-- Opening Marker --

[src/rtl/capture_pkg.sv]
// capture_pkg: FSM state encoding and default widths shared by the capture_ring block.
package capture_pkg;

   typedef enum logic [2:0] {
      IDLE,
      PRE,
      ARMED,
      POST,
      DONE
   } cap_state_t;

   localparam int CAP_DW_DEF      = 16;
   localparam int CAP_FIX_DLY_DEF = 3;

endpackage

[src/rtl/capture_dly_line.sv]
// capture_dly_line: shift-register delay of a valid/data pair by FIX_DLY+trig_dly cycles.
// Only the valid column is reset, so stale data behind a reset can never be presented as valid.
module capture_dly_line
   import capture_pkg::*;
#(
   parameter int DW      = CAP_DW_DEF,
   parameter int FIX_DLY = CAP_FIX_DLY_DEF,
   parameter int DLY_AW  = 4
) (
   input  logic              core_clk,
   input  logic              core_rst_n,
   input  logic [DLY_AW-1:0] trig_dly,
   input  logic              src_vld,
   input  logic [DW-1:0]     src_data,
   output logic              dly_vld,
   output logic [DW-1:0]     dly_data
);

   localparam int MAXD = FIX_DLY + (1 << DLY_AW) - 1;
   localparam int TW   = $clog2(MAXD);

   logic [MAXD-1:0] vld_sr;
   logic [DW-1:0]   data_sr [MAXD];
   logic [TW-1:0]   tap;

   // Tap k of the shift register holds the input as it was k+1 cycles ago.
   assign tap = TW'(FIX_DLY - 1) + TW'(trig_dly);

   always_ff @(posedge core_clk or negedge core_rst_n) begin
      if (!core_rst_n) begin
         vld_sr <= '0;
      end else begin
         vld_sr <= {vld_sr[MAXD-2:0], src_vld};
      end
   end

   always_ff @(posedge core_clk) begin
      data_sr[0] <= src_data;
      for (int i = 1; i < MAXD; i++) begin
         data_sr[i] <= data_sr[i-1];
      end
   end

   assign dly_vld  = vld_sr[tap];
   assign dly_data = data_sr[tap];

endmodule
--- src/rtl/arp_ctrl_if.sv ---
// ARP engine command/result bundle: TX command port toward the frame builder
// and the already-synchronized RX result strobes coming back from the parser.
interface arp_ctrl_if;
    logic        arp_rx_done;
    logic        arp_rx_type;
    logic [47:0] src_mac;
    logic [31:0] src_ip;
    logic        tx_done;
    logic        arp_tx_en;
    logic        arp_tx_type;
    logic [47:0] des_mac;
    logic [31:0] des_ip;

    modport master (
        input  arp_rx_done, arp_rx_type, src_mac, src_ip, tx_done,
        output arp_tx_en, arp_tx_type, des_mac, des_ip
    );

    modport slave (
        output arp_rx_done, arp_rx_type, src_mac, src_ip, tx_done,
        input  arp_tx_en, arp_tx_type, des_mac, des_ip
    );
endinterface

-- Closing Marker --

(WORK TO COMPLETE) Write out the lines of the entries, word for word, from the first through the one containing "by FIX_DLY+trig_dly cycles.", and stop at that line.

(ANSWER AREA)
[src/rtl/capture_pkg.sv]
// capture_pkg: FSM state encoding and default widths shared by the capture_ring block.
package capture_pkg;

   typedef enum logic [2:0] {
      IDLE,
      PRE,
      ARMED,
      POST,
      DONE
   } cap_state_t;

   localparam int CAP_DW_DEF      = 16;
   localparam int CAP_FIX_DLY_DEF = 3;

endpackage

[src/rtl/capture_dly_line.sv]
// capture_dly_line: shift-register delay of a valid/data pair by FIX_DLY+trig_dly cycles.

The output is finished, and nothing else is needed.